On ne doit pas entrer dans un domaine de recherche de ce genre sans faire l’effort d’intégrer les contributions de toutes les disciplines utiles. Et pour justifier l’usage inclusif de tant de sciences et même de philosophie, citons le philosophe Edgar Morin (1986) : « On se rend encore difficilement compte que la disjonction et le morcellement des connaissances affectent, non seulement la possibilité d’une connaissance de la connaissance, mais aussi nos possibilités de connaissance sur nous-mêmes et sur le monde, provoquant ce que Gusdorf appelle une “pathologie du savoir” ». Ce survol rapide des approches scientifiques et philosophiques à un problème complexe ouvre la voie à d’autres considérations plus pratiques. Il existe un grand nombre d’éléments stressants qui peuvent interagir avec les racines des plantes. Ces facteurs peuvent interagir entre eux de manière linéaire ou chaotique pour offrir une diversité d’environnements si vaste qu’il devient impossible de comprendre la totalité du problème par l’approche cartésienne. Dès lors, il faut mettre l’emphase voulue sur la notion d’efficacité physiologique, car la résistance n’a rien de magique, et son coût énergétique, variable dans chaque environnement donné, fait partie de l’équation. L’approche systémique nous enseigne également qu’il faut étudier les stress dans un système complexe qui s’apparente le plus possible à la nature, ou dans le cas qui nous concerne, à l’agroécosystème agricole. Nous avons sans doute innové en allant résolument vers des applications pratiques, en imposant simultanément plusieurs facteurs de stress aux populations de blé, et en comparant le résultat aux effets de plusieurs situations naturelles de stress.
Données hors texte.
$ cat config.mk
export PLATFORM = sky130hd
export DESIGN_NAME = div_screen
export DESIGN_NICKNAME = d
export VERILOG_FILES = /design/src/rtl/div_screen_pkg.sv /design/src/rtl/dss_classify.sv /design/src/rtl/dss_range_check.sv /design/src/rtl/div_screen.sv
export SDC_FILE = /design/constraint.sdc
export NUM_CORES = 1
export LEC_CHECK = 0
export ABC_CLOCK_PERIOD_IN_PS = 3980
export CAP_MARGIN = 20
export CORE_ASPECT_RATIO = 1.75
export CORE_MARGIN = 2
export CORE_UTILIZATION = 32
export CTS_CLUSTER_SIZE = 28
export DETAILED_ROUTE_END_ITERATION = 10
export GPL_TIMING_DRIVEN = 0
export PLACE_DENSITY = 0.79
export SLEW_MARGIN = 20
export SYNTH_ARGS = -nofsm -noshare
export SYNTH_HDL_FRONTEND = slang
export SYNTH_SLANG_ARGS = --single-unit
$ cat constraint.sdc
create_clock -name clk -period 3.98 [get_ports clk]
set_input_delay 0.796 -clock clk [delete_from_list [all_inputs] [get_ports clk]]
set_output_delay 0.796 -clock clk [all_outputs]
set_load 0.005 [all_outputs]
**src/rtl/cmd_pkg.sv**
```systemverilog
// Package: shared field widths, encodings and the summary word layout
// for the processor mode and size decoder. The first member is the MSB.
package cmd_pkg;
    parameter int DPL_W = 2;   // privilege level width
    parameter int SZ_W  = 2;   // log2-bytes size code width
    parameter int SUB_W = 3;   // submode code width

    typedef enum logic { MODE_LEGACY = 1'b0, MODE_LONG = 1'b1 } mode_e;

    typedef enum logic [SUB_W-1:0] {
        SUB_REAL   = 3'd0,
        SUB_V86    = 3'd1,
        SUB_PROT   = 3'd2,
        SUB_COMPAT = 3'd3,
        SUB_64     = 3'd4
    } submode_e;

    localparam logic [SZ_W-1:0] SZ_16 = 2'd1;
    localparam logic [SZ_W-1:0] SZ_32 = 2'd2;
    localparam logic [SZ_W-1:0] SZ_64 = 2'd3;

    typedef struct packed {
        logic [SZ_W-1:0]  stack;
        logic [SZ_W-1:0]  alt_addr;
        logic [SZ_W-1:0]  def_addr;
        logic [SZ_W-1:0]  alt_op;
        logic [SZ_W-1:0]  def_op;
        logic             prot;
        logic             paging;
        logic [DPL_W-1:0] cpl;
        submode_e         submode;
        mode_e            mode;
    } summary_t;
endpackage

```
**src/rtl/cmd_mode_classify.sv**
```systemverilog
// Module: cmd_mode_classify
// Purpose: sort the control bits into a mode and a submode.
// Assumes: the inputs are already stable, architecturally legal values.
module cmd_mode_classify
    import cmd_pkg::*;
(
    input  logic     long_act,
    input  logic     prot_en,
    input  logic     v86,
    input  logic     cs_long,
    output mode_e    mode,
    output submode_e submode
);
    // Long mode splits on the code segment long bit; legacy mode splits on protection and the v86 flag.
    always_comb begin
        if (long_act) begin
            mode    = MODE_LONG;
            submode = cs_long ? SUB_64 : SUB_COMPAT;
        end else begin
            mode = MODE_LEGACY;
            if (!prot_en)  submode = SUB_REAL;
            else if (v86)  submode = SUB_V86;
            else           submode = SUB_PROT;
        end
    end
endmodule

```
**src/rtl/cmd_size_select.sv**
```systemverilog
// Module: cmd_size_select
// Purpose: choose the operand, address and stack size codes.
// Assumes: is64 is asserted exactly when the submode is 64-bit.
module cmd_size_select
    import cmd_pkg::*;
(
    input  logic            is64,
    input  logic            cs_dsize,
    input  logic            ss_dsize,
    output logic [SZ_W-1:0] def_op,
    output logic [SZ_W-1:0] alt_op,
    output logic [SZ_W-1:0] def_addr,
    output logic [SZ_W-1:0] alt_addr,
    output logic [SZ_W-1:0] stack
);
    // Operand pair: 64-bit code still defaults to 32-bit operands.
    always_comb begin
        if (is64 || cs_dsize) begin
            def_op = SZ_32;
            alt_op = SZ_16;
        end else begin
            def_op = SZ_16;
            alt_op = SZ_32;
        end
    end

    // Address pair: 64-bit submode overrides the code segment size bit.
    always_comb begin
        if (is64) begin
            def_addr = SZ_64;
            alt_addr = SZ_32;
        end else if (cs_dsize) begin
            def_addr = SZ_32;
            alt_addr = SZ_16;
        end else begin
            def_addr = SZ_16;
            alt_addr = SZ_32;
        end
    end

    // Stack width: 64-bit submode, else the stack segment size bit.
    always_comb begin
        if (is64)          stack = SZ_64;
        else if (ss_dsize) stack = SZ_32;
        else               stack = SZ_16;
    end

    // An override prefix must always select a width other than the default.
    always_comb begin
        assert_op_pair_differs_R3: assert (def_op != alt_op);
        assert_addr_pair_differs_R4: assert (def_addr != alt_addr);
    end
endmodule

```
**src/rtl/cpu_mode_decoder.sv**
```systemverilog
// Module: cpu_mode_decoder (top)
// Purpose: register a summary of mode, privilege and size codes, loaded on
// each recompute strobe and held between strobes.
// Assumes: synchronous active-low reset; the inputs are stable while recalc_i is high.
module cpu_mode_decoder
    import cmd_pkg::*;
(
    input  logic                        clk,
    input  logic                        rst_n,
    input  logic                        recalc_i,
    input  logic                        long_act_i,
    input  logic                        prot_en_i,
    input  logic                        paging_i,
    input  logic                        v86_i,
    input  logic                        cs_long_i,
    input  logic                        cs_dsize_i,
    input  logic                        ss_dsize_i,
    input  logic [DPL_W-1:0]            cs_dpl_i,
    output logic [$bits(summary_t)-1:0] summary_o
);
    localparam int SUM_W = $bits(summary_t);

    localparam summary_t RESET_SUM = '{
        stack:    SZ_16,
        alt_addr: SZ_32,
        def_addr: SZ_16,
        alt_op:   SZ_32,
        def_op:   SZ_16,
        prot:     1'b0,
        paging:   1'b0,
        cpl:      '0,
        submode:  SUB_REAL,
        mode:     MODE_LEGACY
    };

    mode_e            nx_mode;
    submode_e         nx_sub;
    logic [SZ_W-1:0]  nx_dop, nx_aop, nx_dad, nx_aad, nx_stk;
    summary_t         nx_sum, sum_q;

    cmd_mode_classify u_classify (
        .long_act (long_act_i),
        .prot_en  (prot_en_i),
        .v86      (v86_i),
        .cs_long  (cs_long_i),
        .mode     (nx_mode),
        .submode  (nx_sub)
    );

    cmd_size_select u_sizes (
        .is64     (nx_sub == SUB_64),
        .cs_dsize (cs_dsize_i),
        .ss_dsize (ss_dsize_i),
        .def_op   (nx_dop),
        .alt_op   (nx_aop),
        .def_addr (nx_dad),
        .alt_addr (nx_aad),
        .stack    (nx_stk)
    );

    // Assemble the candidate summary from both sub-blocks and the copied bits.
    always_comb begin
        nx_sum = '{
            stack:    nx_stk,
            alt_addr: nx_aad,
            def_addr: nx_dad,
            alt_op:   nx_aop,
            def_op:   nx_dop,
            prot:     prot_en_i,
            paging:   paging_i,
            cpl:      cs_dpl_i,
            submode:  nx_sub,
            mode:     nx_mode
        };
    end

    // Summary register: reset wins, then the strobe loads the candidate.
    always_ff @(posedge clk) begin
        if (!rst_n)        sum_q <= RESET_SUM;
        else if (recalc_i) sum_q <= nx_sum;
    end

    assign summary_o = SUM_W'(sum_q);

    assert_hold_R7: assert property (@(posedge clk) disable iff (!rst_n)
        !recalc_i |=> $stable(summary_o));
    assert_long_mode_R1: assert property (@(posedge clk) disable iff (!rst_n)
        (recalc_i && long_act_i) |=> (sum_q.mode == MODE_LONG));
    assert_real_submode_R2: assert property (@(posedge clk) disable iff (!rst_n)
        (recalc_i && !long_act_i && !prot_en_i) |=> (sum_q.submode == SUB_REAL));
    assert_wide_stack_R5: assert property (@(posedge clk) disable iff (!rst_n)
        (recalc_i && long_act_i && cs_long_i) |=> (sum_q.stack == SZ_64 && sum_q.def_addr == SZ_64));
    assert_cpl_copy_R6: assert property (@(posedge clk) disable iff (!rst_n)
        recalc_i |=> (sum_q.cpl == $past(cs_dpl_i) && sum_q.paging == $past(paging_i)));
endmodule

```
L’approche systémique a mené au développement d’un processus de croisements et de sélection génétique sous stress, dont les résultats sont des plus prometteurs. Les progrès découlant de cette approche sont une affaire à suivre, tant pour la tolérance aux carences que pour la tolérance aux maladies des racines. C’est la synthèse et l’aboutissement pratique d’une manière nouvelle de percevoir le fonctionnement du vivant.